SKYPORTS, PLAIN AND 'SIMPLE'
There's one (almost) pure-play company in this nascent market - London headquartered Skyports - who have already raised a £6m Series A round of VC funding and opened satellite offices in Singapore and Los Angeles since being founded in 2017.
Investors in the round included Deutsche Bahn Digital Ventures, whose parent company are the largest railway operator and infrastructure owner in Europe, and the second-largest transport company in the world - carrying some two billion passengers annually. Co-investors in the round were Groupe ADP who operate Europe's second busiest international airport, Charles de Gaulle, and 25 others. Specialist air mobility fund Levitate Capital and the investment arm behind Ryanair Irelandia Aviation complete the very well qualified list of participants.
The company's plan is to design, build, own and operate networks of vertiports for air taxi and cargo drone operations worldwide, and they're rumoured to already have snapped up several prime rooftop locations in London, Los Angeles and Singapore.
The team stole a march on the entire industry by unveiling a physical vertiport in Marina Bay last year (pictured above) in partnership with Volocopter.
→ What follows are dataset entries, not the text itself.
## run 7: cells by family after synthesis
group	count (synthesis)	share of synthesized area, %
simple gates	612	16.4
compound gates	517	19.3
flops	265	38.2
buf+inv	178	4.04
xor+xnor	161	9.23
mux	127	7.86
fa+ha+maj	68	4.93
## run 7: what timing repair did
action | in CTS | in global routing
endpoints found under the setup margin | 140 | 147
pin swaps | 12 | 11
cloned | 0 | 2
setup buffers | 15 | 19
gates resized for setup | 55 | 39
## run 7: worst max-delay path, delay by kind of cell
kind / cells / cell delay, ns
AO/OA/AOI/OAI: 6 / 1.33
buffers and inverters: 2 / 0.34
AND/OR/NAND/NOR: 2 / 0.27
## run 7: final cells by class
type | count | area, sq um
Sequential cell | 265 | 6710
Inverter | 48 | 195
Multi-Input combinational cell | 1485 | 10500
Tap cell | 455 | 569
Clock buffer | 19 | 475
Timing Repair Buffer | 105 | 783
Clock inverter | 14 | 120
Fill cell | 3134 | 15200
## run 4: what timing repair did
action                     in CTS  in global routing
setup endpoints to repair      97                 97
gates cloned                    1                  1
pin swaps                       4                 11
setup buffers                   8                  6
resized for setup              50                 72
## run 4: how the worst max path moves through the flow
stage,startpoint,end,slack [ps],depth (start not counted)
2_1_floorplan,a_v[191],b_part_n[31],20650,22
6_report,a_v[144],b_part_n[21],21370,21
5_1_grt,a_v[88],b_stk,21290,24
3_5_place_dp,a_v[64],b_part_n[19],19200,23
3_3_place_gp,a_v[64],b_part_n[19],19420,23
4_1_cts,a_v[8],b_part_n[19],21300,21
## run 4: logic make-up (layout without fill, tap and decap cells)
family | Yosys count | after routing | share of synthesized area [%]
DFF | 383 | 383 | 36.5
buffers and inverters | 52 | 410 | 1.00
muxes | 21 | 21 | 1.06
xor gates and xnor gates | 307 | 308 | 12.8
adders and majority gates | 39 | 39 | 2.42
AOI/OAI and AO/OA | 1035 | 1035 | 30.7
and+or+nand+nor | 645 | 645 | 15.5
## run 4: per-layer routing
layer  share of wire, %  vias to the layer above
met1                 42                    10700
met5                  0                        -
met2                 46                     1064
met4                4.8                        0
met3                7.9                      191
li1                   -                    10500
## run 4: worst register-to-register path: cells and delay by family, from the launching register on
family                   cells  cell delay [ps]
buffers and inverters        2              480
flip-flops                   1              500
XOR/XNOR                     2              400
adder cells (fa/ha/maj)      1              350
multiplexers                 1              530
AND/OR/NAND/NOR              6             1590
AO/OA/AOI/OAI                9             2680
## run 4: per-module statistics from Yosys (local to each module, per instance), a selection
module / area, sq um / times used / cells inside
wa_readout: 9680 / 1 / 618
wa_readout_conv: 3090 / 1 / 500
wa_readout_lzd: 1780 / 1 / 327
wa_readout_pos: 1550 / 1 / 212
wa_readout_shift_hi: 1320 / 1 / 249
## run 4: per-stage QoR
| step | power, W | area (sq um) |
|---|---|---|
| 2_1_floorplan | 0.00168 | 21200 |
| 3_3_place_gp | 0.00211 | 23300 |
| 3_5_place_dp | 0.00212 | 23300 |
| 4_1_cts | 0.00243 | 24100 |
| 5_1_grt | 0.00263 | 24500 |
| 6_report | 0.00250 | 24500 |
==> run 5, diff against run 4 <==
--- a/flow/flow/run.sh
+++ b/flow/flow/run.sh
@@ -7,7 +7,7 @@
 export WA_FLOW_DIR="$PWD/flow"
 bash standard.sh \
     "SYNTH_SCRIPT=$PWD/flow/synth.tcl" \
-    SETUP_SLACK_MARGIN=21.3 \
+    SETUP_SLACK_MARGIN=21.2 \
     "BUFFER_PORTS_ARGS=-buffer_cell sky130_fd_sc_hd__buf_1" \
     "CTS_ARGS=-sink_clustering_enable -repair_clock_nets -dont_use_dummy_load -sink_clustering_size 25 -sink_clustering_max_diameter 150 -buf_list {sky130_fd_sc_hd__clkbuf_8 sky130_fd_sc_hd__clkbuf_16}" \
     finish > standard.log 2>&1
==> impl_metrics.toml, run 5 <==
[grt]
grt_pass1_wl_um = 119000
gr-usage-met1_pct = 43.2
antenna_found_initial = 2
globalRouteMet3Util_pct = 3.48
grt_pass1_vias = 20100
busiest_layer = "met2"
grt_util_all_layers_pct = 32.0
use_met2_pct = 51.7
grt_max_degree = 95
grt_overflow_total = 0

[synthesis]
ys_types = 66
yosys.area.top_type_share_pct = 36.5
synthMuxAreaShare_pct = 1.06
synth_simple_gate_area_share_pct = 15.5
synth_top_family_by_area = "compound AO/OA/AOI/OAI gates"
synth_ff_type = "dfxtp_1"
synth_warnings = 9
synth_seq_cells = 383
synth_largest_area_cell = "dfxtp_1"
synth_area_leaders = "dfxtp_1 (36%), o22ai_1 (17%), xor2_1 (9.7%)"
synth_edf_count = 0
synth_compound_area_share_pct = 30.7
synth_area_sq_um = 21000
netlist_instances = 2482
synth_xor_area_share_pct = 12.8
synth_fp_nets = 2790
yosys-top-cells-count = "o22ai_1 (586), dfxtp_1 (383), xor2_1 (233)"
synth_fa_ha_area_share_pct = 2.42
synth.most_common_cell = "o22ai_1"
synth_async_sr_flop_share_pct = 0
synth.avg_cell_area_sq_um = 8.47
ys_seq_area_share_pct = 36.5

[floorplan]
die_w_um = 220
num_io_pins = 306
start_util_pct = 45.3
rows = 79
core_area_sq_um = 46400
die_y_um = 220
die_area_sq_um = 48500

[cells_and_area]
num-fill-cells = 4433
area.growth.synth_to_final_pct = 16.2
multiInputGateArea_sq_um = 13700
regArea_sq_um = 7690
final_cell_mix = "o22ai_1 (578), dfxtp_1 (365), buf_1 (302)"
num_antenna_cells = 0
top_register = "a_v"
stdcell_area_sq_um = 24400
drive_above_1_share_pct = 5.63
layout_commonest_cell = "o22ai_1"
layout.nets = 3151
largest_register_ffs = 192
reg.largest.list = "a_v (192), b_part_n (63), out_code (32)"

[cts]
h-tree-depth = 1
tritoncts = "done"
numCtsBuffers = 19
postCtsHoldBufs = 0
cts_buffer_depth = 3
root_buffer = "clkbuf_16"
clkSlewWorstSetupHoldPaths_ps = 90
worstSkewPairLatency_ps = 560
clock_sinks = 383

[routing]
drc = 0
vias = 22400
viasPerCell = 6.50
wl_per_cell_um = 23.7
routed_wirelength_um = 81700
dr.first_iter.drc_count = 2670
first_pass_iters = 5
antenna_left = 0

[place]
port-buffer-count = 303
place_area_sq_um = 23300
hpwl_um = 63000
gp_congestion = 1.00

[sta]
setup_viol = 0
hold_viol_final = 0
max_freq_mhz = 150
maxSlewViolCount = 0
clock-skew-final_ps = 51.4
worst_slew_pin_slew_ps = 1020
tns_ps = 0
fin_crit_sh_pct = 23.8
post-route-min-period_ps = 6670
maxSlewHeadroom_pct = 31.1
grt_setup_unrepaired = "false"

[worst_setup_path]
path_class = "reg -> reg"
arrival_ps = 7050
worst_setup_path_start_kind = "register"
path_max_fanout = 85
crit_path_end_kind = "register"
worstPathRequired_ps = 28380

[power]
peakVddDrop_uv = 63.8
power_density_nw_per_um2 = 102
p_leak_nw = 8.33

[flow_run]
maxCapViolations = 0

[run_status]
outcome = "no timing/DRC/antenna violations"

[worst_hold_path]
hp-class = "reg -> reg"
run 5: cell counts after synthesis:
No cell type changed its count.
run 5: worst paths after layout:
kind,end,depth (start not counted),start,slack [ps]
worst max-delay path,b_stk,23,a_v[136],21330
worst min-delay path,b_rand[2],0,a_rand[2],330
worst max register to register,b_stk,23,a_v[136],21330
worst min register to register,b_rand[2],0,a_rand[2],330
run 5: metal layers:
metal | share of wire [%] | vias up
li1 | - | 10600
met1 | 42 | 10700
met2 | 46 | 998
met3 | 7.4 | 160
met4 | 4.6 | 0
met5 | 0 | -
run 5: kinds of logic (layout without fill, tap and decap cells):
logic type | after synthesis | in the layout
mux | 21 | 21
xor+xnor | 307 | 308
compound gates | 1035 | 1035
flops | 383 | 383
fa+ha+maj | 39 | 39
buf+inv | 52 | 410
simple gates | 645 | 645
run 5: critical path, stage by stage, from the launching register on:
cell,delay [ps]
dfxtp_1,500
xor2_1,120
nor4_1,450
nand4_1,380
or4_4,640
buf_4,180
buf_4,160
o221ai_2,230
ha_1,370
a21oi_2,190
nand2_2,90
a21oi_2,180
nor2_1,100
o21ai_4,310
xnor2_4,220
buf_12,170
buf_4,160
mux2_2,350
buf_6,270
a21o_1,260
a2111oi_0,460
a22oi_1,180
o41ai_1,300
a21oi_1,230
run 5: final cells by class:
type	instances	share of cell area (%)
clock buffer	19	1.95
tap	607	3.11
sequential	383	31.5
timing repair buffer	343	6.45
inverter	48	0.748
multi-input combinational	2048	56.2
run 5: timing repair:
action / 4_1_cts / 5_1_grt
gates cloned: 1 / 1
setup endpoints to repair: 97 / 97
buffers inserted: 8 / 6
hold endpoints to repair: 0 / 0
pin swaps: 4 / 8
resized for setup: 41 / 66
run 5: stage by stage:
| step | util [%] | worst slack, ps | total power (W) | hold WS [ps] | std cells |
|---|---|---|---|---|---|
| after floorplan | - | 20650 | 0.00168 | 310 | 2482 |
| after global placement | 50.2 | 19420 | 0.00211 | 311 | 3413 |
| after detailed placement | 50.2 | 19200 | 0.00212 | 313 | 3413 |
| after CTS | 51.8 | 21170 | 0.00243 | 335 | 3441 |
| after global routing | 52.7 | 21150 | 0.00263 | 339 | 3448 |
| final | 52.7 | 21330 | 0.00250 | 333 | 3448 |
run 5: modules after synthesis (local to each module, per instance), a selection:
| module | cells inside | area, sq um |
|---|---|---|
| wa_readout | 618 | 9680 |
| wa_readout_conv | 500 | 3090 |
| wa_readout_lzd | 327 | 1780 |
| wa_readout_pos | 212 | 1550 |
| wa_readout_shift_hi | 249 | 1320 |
What follows belongs to an exercise in optimizing a design on an open flow for small area, a short achievable clock period and few clock cycles per item; a production flow would make more cautious choices.
RTL that was checked went through simulation tests only; none was proved equivalent to the original.
For runs 2 to 6, only the layout was checked, not whether the RTL still works.

$ cat design/flow/flow/run.sh
#!/bin/bash
# Layout flow: the standard flow (standard.sh), with synthesis run by
# flow/synth_custom.tcl, which maps logic with an area-recovering ABC script,
# and the port buffers made of buf_1 cells.
set -euo pipefail
cd "$(dirname "$0")/.."
W=$PWD
bash standard.sh SYNTH_SCRIPT=$W/flow/synth_custom.tcl \
  "BUFFER_PORTS_ARGS=-buffer_cell sky130_fd_sc_hd__buf_1" \
  finish > $W/flow_orfs.log 2>&1
$ cat design/flow/flow/abc_custom.script
strash
&get -n
&st
&dch
&nf -R 20 -p
&put
topo
stime -c
buffer -c
upsize -c
dnsize -c
$ cat design/flow/flow/synth_custom.tcl
# The standard flow's synthesis (synth_recipe.tcl) with one change: ABC maps with an
# area-recovering script instead of ORFS's abc_speed.script.
set ::custom_abc_script [file join [file dirname [file normalize [info script]]] abc_custom.script]
proc synth {args} { yosys synth -nofsm -noshare {*}$args }
proc abc {args} {
  set i [lsearch -exact $args -script]
  if { $i >= 0 } {
    set args [lreplace $args [expr {$i + 1}] [expr {$i + 1}] $::custom_abc_script]
  }
  yosys abc {*}$args
}
source $::env(SCRIPTS_DIR)/synth.tcl
# left out here: clear keep_hierarchy, flatten, clean up, hide names made inside functions, write 1_2_yosys.v
$ cat design/flow/standard.sh
#!/bin/bash
# synth_recipe.tcl (not shown) runs the flow's synth.tcl, then flattens the netlist and writes it again
# the make line also repeats each setting of config.mk as NAME=value (left out here)
make -C /OpenROAD-flow-scripts/flow DESIGN_CONFIG=/design/flow/config.mk WORK_HOME=/design/flow/orfs CLKGATE_MAP_FILE= SYNTH_SCRIPT=/design/flow/synth_recipe.tcl "${@:-finish}"
$ cat design/flow/config.mk
export PLATFORM = sky130hd
export DESIGN_NAME = cmac_tag
export DESIGN_NICKNAME = cmac_tag
export VERILOG_FILES = /design/flow/design.v
export SDC_FILE = /design/flow/constraint.sdc
export NUM_CORES = 8
export LEC_CHECK = 0
export CAP_MARGIN = 20
export CORE_MARGIN = 2
export CORE_UTILIZATION = 50
export CTS_CLUSTER_DIAMETER = 70
export CTS_CLUSTER_SIZE = 24
export GPL_ROUTABILITY_DRIVEN = 0
export PLACE_DENSITY = 0.6
export SETUP_SLACK_MARGIN = 4.3
export SLEW_MARGIN = 20
$ cat design/flow/constraint.sdc
create_clock -name core_clock -period 10.0 [get_ports {clk}]
set_input_delay 2.0000 -clock core_clock [delete_from_list [all_inputs] [get_ports {clk}]]
set_output_delay 2.0000 -clock core_clock [all_outputs]
set_load 0.01 [all_outputs]
What follows belongs to an exercise in optimizing a design on an open flow for small area, a short achievable clock period and few clock cycles per item; a production flow would make more cautious choices. Only simulation tests tie the RTL to the original design; equivalence was not proved. Power figures rest on the tool's default switching activity, not on a simulated workload.

## build 44
==> flow/design.v (excerpt) <==
module lzw_enc (
    input  wire       clk,
    input  wire       rst,
    input  wire       in_valid,
    output wire       in_ready,
    input  wire [7:0] in_data,
    input  wire       in_last,
    input  wire       in_fc,
    output wire       out_valid,
    input  wire       out_ready,
    output wire [7:0] out_data,
    output wire       out_last
);
Size in the first run: ~6,800 cells after synthesis, roughly 2,300 flip-flops, ~25 I/O pins, roughly 100,000 um2 of cells after synthesis.
==> flow/config.mk <==
export PLATFORM = sky130hd
export DESIGN_NAME = lzw_enc
export DESIGN_NICKNAME = lzw_enc
export VERILOG_FILES = /design/flow/design.v
export SDC_FILE = /design/flow/constraint.sdc
export NUM_CORES = 4
export LEC_CHECK = 0
export ABC_CLOCK_PERIOD_IN_PS = 3000
export CAP_MARGIN = 20
export CORE_MARGIN = 2
export CORE_UTILIZATION = 50
export CTS_BUF_LIST = sky130_fd_sc_hd__clkbuf_16
export CTS_CLUSTER_DIAMETER = 60
export CTS_CLUSTER_SIZE = 30
export SETUP_SLACK_MARGIN = 5
export SLEW_MARGIN = 20
export TNS_END_PERCENT = 5
==> flow/constraint.sdc <==
create_clock -name core_clock -period 10.0 [get_ports {clk}]
set_input_delay 2.0000 -clock core_clock [delete_from_list [all_inputs] [get_ports {clk}]]
set_output_delay 2.0000 -clock core_clock [all_outputs]
set_load 0.01 [all_outputs]
standard.sh (not shown) runs the stock make flow with config.mk's settings and CLKGATE_MAP_FILE= SYNTH_SCRIPT=/design/flow/synth_recipe.tcl, a recipe that flattens the netlist after the stock synthesis.
==> flow/flow/run.sh <==
#!/bin/bash
# The standard layout (standard.sh), with repair_timing aiming for a larger setup margin.
set -euo pipefail
sed 's/SETUP_SLACK_MARGIN=[0-9.]*/SETUP_SLACK_MARGIN=8/' standard.sh > standard_margin.sh
bash standard_margin.sh > standard.log 2>&1
Build 44: all stages complete, timing, DRC and antenna checks passed
Testbench counts of build 44, summed over its fixed seeds: cycles 87,734, items 85,491.
The following lists how build 73 was set up differently from build 44:
==> flow/flow/run.sh <==
#!/bin/bash
# The standard layout (standard.sh), with repair_timing aiming for a larger setup margin.
set -euo pipefail
sed 's/SETUP_SLACK_MARGIN=[0-9.]*/SETUP_SLACK_MARGIN=7/' standard.sh > standard_margin.sh
bash standard_margin.sh > standard.log 2>&1
-- flow/config.mk --
<<< build 44, line 10
export CORE_MARGIN = 2
export CORE_UTILIZATION = 50
export CTS_BUF_LIST = sky130_fd_sc_hd__clkbuf_16
>>> build 73, line 10
export CORE_MARGIN = 2
export CORE_UTILIZATION = 65
export CTS_BUF_LIST = sky130_fd_sc_hd__clkbuf_16
<<< build 44, line 16
export SLEW_MARGIN = 20
export TNS_END_PERCENT = 5
>>> build 73, line 16
export SLEW_MARGIN = 20
export TNS_END_PERCENT = 10
==> comparison <==
Reported for build 73 and build 44, port buffer count turned out identical to the last digit.
Changes observed in build 73 relative to build 44: maximum achievable frequency has remained practically unchanged; sequential share of layout area has increased; ratio of final minimum period to clock period has remained practically unchanged; non-clock buffer count has decreased.
Any difference in multi-input logic portion of the cell area between build 44 and build 73 is small enough to ignore.
Vias after detailed routing came out higher on build 73 than on build 44.
The worst setup path startpoint comes out w[5] in one run and nx[1] in the other, namely in build 73 and build 44 respectively.
Comparing build 73 and build 44, the higher area of the core was measured on build 44.
Between build 73 and build 44, the difference in part of the total power dissipated in combinational logic is negligible.
Wire length of the first global-routing pass: build 73 > build 44
Against build 44, total area of multi-input combinational cells in build 73 fell by a few percent.
diff inputs: build 73 => build 74
-- flow/config.mk --
<<< build 73, line 10
export CORE_MARGIN = 2
export CORE_UTILIZATION = 65
export CTS_BUF_LIST = sky130_fd_sc_hd__clkbuf_16
export CTS_CLUSTER_DIAMETER = 60
export CTS_CLUSTER_SIZE = 30
export SETUP_SLACK_MARGIN = 5
>>> build 74, line 10
export CORE_MARGIN = 2
export CORE_UTILIZATION = 50
export SETUP_SLACK_MARGIN = 5
--- outcome ---
- Looking at slowest cell on the critical path, the nand4_1 result is from build 73; the o21ai_0 one comes from build 74.
- The fraction of the cycle the final worst path needs in build 74 sits 0.98 points above the value recorded for build 73.
- The flow did not stop early for build 74: all stages ran, and the layout cleared the timing, design-rule and antenna checks.
- Build 74 vs. build 73: met3 layer wire length in the routed design went down 31%, total power went up about 10%, number of fillers in the final layout went up 6,395, proportion of total power due to net switching went down 1.2 points, design area held.
For build 82, these inputs were changed with respect to build 74:
==> flow/flow/run.sh <==
#!/bin/bash
# The standard layout (standard.sh), with repair_timing aiming for a larger setup margin.
set -euo pipefail
sed 's/SETUP_SLACK_MARGIN=[0-9.]*/SETUP_SLACK_MARGIN=8/' standard.sh > standard_margin.sh
bash standard_margin.sh > standard.log 2>&1
-- flow/config.mk --
<<< build 74, line 13
export SLEW_MARGIN = 20
export TNS_END_PERCENT = 10
>>> build 82, line 13
export SLEW_MARGIN = 20
--- outcome ---
- Reported for build 74 and build 82, number of nets still failing antenna checks after routing turned out identical to the last digit.
- Share of async-settable or async-resettable flops after synthesis came out exactly the same in build 74 and build 82.
- Via count for build 82: 5.8% up relative to build 74
- As far as count of non-CTS inverters in the layout goes, build 82 and build 74 are indistinguishable; the numbers are identical.
- Taking build 74 as the reference point, the flip-flop and latch share of the layout cell area of build 82 falls by 4.6 points.
- On met2 routing resource usage after global routing: build 82 sits above build 74.
What build 6 does differently from build 82 at the input level:
==> flow/flow/run.sh <==
#!/bin/bash
# The standard layout (standard.sh), with repair_timing aiming for a larger setup margin.
set -euo pipefail
sed 's/SETUP_SLACK_MARGIN=[0-9.]*/SETUP_SLACK_MARGIN=7/' standard.sh > standard_margin.sh
bash standard_margin.sh > standard.log 2>&1
==> flow/config.mk <==
export PLATFORM = sky130hd
export DESIGN_NAME = lzw_enc
export DESIGN_NICKNAME = lzw_enc
export VERILOG_FILES = /design/flow/design.v
export SDC_FILE = /design/flow/constraint.sdc
export NUM_CORES = 4
export LEC_CHECK = 0
export ABC_CLOCK_PERIOD_IN_PS = 2000
export CAP_MARGIN = 20
export CORE_MARGIN = 2
export CORE_UTILIZATION = 50
export CTS_BUF_LIST = sky130_fd_sc_hd__clkbuf_16
export CTS_CLUSTER_DIAMETER = 60
export CTS_CLUSTER_SIZE = 30
export SETUP_SLACK_MARGIN = 5
export SLEW_MARGIN = 20
export TNS_END_PERCENT = 10
==> comparison <==
- Comparing build 6 and build 82, total of fill cells in the finished design is higher on build 6.
- Build 6 completed end to end with timing, DRC and antenna clean.
- From build 82 to build 6 the numbers moved as follows: final critical-path required period moved down, maximum cell stage delay along the critical path went down by 0.30 ns, basic-gate share of the synthesized area counting and, or, nand and nor cells roughly the same.
Background: an optimization exercise with open tools, aiming at small area, a short achievable clock period and few clock cycles per item. Do not read the settings as production practice.
Only simulation tests tie the RTL to the original design; equivalence was not proved. No driver is modelled on the clock port, so clocking that relies on it looks cheaper here than on a real chip.

// rs_col_decoder
module rs_col_decoder (
    input  wire       clk,
    input  wire       rst,
    input  wire       in_valid,
    output wire       in_ready,
    input  wire [7:0] in_data,
    input  wire       in_erase,
    output reg        corr_valid,
    output reg  [7:0] corr_pos,
    output reg  [7:0] corr_val,
    output reg        res_valid,
    output reg        res_fail
);
    localparam integer M  = 7;      
    localparam integer N  = 35;     
    localparam integer D  = 33;     
    localparam [33*8-1:0] POWJ = {8'h9d, 8'hc0, 8'h60, 8'h30, 8'h18, 8'h0c, 8'h06, 8'h03, 8'h8f, 8'hc9, 8'hea, 8'h75, 8'hb4, 8'h5a, 8'h2d, 8'h98, 8'h4c, 8'h26, 8'h13, 8'h87, 8'hcd, 8'he8, 8'h74, 8'h3a, 8'h1d, 8'h80, 8'h40, 8'h20, 8'h10, 8'h08, 8'h04, 8'h02, 8'h01};
    localparam [7:0] ALPHA_247 = 8'h83;    
    localparam [7:0] ALPHA_INV = 8'h8e;    
    function [7:0] xa1(input [7:0] v);
        xa1 = {v[6:0], 1'b0} ^ (v[7] ? 8'h1d : 8'h00);
    endfunction
    function [63:0] mat(input [7:0] v);
        reg [7:0] t;
        integer q;
        begin
            t = v;
  ...
Size in the first run: about 2200 flip-flops.
==> flow/config.mk <==
export PLATFORM = sky130hd
export DESIGN_NAME = rs_col_decoder
export DESIGN_NICKNAME = rs_col_decoder
export VERILOG_FILES = /design/flow/design.v
export SDC_FILE = /design/flow/constraint.sdc
export NUM_CORES = 8
export LEC_CHECK = 0
export CAP_MARGIN = 20
export CORE_MARGIN = 2
export CORE_UTILIZATION = 70
export CTS_CLUSTER_DIAMETER = 100
export CTS_CLUSTER_SIZE = 30
export SLEW_MARGIN = 20
==> flow/constraint.sdc <==
create_clock -name core_clock -period 12.0 [get_ports {clk}]
set_input_delay 2.4000 -clock core_clock [delete_from_list [all_inputs] [get_ports {clk}]]
set_output_delay 2.4000 -clock core_clock [all_outputs]
set_load 0.01 [all_outputs]
standard.sh (not shown) runs the stock make flow with config.mk's settings and CLKGATE_MAP_FILE= SYNTH_SCRIPT=/design/flow/synth_recipe.tcl, a recipe that flattens the netlist after the stock synthesis.
==> flow/flow/run.sh <==
#!/bin/bash
# Standard layout with three changes:
#  - the port buffers of buffer_ports are buf_4,
#  - timing repair aims at a setup slack of 8.75 ns (the design runs well
#    below the 12 ns clock),
#  - clock tree synthesis adds no dummy loads.
export BUFFER_PORTS_ARGS="-buffer_cell sky130_fd_sc_hd__buf_4"
export SETUP_SLACK_MARGIN=8.75
export CTS_ARGS="-sink_clustering_enable -repair_clock_nets -sink_clustering_size 30 -sink_clustering_max_diameter 100 -dont_use_dummy_load"
bash standard.sh > standard.log 2>&1
Testbench counts at the start, summed over its fixed seeds: cycles 203,246, columns 800.
Change:
--- a/flow/flow/run.sh
+++ b/flow/flow/run.sh
@@ -7,4 +7,4 @@
 export BUFFER_PORTS_ARGS="-buffer_cell sky130_fd_sc_hd__buf_4"
 export SETUP_SLACK_MARGIN=8.75
-export CTS_ARGS="-sink_clustering_enable -repair_clock_nets -sink_clustering_size 30 -sink_clustering_max_diameter 100 -dont_use_dummy_load"
+export CTS_ARGS="-sink_clustering_enable -repair_clock_nets -sink_clustering_size 25 -sink_clustering_max_diameter 80 -dont_use_dummy_load"
 bash standard.sh > standard.log 2>&1
CTS_CLUSTER_DIAMETER = 80   (was 100)
CTS_CLUSTER_SIZE = 25   (was 30)
Result: The changed run ran to the end with no violations; area after synthesis does not change; design area rose by 0.56%; sequential share of layout area is lower by 0.26 points.
Change:
--- a/flow/flow/run.sh
+++ b/flow/flow/run.sh
@@ -7,4 +7,4 @@
 export BUFFER_PORTS_ARGS="-buffer_cell sky130_fd_sc_hd__buf_4"
 export SETUP_SLACK_MARGIN=8.75
-export CTS_ARGS="-sink_clustering_enable -repair_clock_nets -sink_clustering_size 25 -sink_clustering_max_diameter 80 -dont_use_dummy_load"
+export CTS_ARGS="-sink_clustering_enable -repair_clock_nets -sink_clustering_size 30 -sink_clustering_max_diameter 60 -dont_use_dummy_load"
 bash standard.sh > standard.log 2>&1
CTS_CLUSTER_DIAMETER = 60   (was 80)
CTS_CLUSTER_SIZE = 30   (was 25)
After rerunning: Worst setup slack degrades by 0.025 ns; routed wire length barely changes; area after synthesis stays the same; die area does not change; utilization went up by 0.46 points; hold slack got worse by 0.0059 ns.

-- port drivers added, routing unchanged --
In the flow no input, the clock included, has a driving cell. The finished layouts below were timed again as built, in two steps.
Step 1 sets driving cells, clkbuf_16 on the clock port and buf_2 on the other inputs (assumed; they add their load-dependent delay and slew).
Step 2 also shifts input and output timing later by t, the mid clock arrival at the registers, as if the neighbouring blocks saw the same clock.
Slacks: ideal ports / drivers / drivers and shift; pairs: ideal ports / drivers.
run | t (ns) | slack for setup (ns) | worst hold slack (ns) | clock arrival spread, ns
the first run | 0.815 | 8.348 / 8.259 / 8.033 | 0.290 / 0.290 / 0.290 | 0.110 / 0.111
the second run | 0.818 | 8.343 / 8.254 / 8.075 | 0.260 / 0.260 / 0.260 | 0.153 / 0.153
the third run | 0.848 | 8.318 / 8.229 / 8.059 | 0.254 / 0.254 / 0.254 | 0.134 / 0.134
After both steps every run listed still meets setup and hold. For the first run, which loses most, drivers alone change the setup slack by -0.089 ns; drivers and shift together by -0.315 ns.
The pop-up prototype coincided with flight trials of the VoloCity aircraft. Feedback on the structure has been fed in to a second prototype that's reported to be under construction and en route to somewhere in North America later this year. More will follow in Europe and Asia within 12 months. Rollout is expected in Los Angeles first, followed by Singapore and potentially other sites in Asia all by 2023, with Europe following in 2024.
So £6m looks like enough to build something like four prototypes and build a lean team to do so - that's looking like a pretty efficient use of capital given all we've looked at. We'd expect a much larger funding round, perhaps as early as H1 '21 to support their next crop of skyports.
Skyports want to offer an end-to-end solution and are undertaking to do everything from site selection and acquisition, through design and build of vehicle agnostic facilities to running all the airside and landside ground operations.
Their pitch is to go to eg. public authorities together with vehicle developers, as they've done in Singapore in a joint-venture with Volocopter, and provide an end-to-end transport solution. That's a true nodal network transport system proposition - and if put alongside investments in high speed rail or new road infrastructure - could well prove a very attractive proposition to public and private money.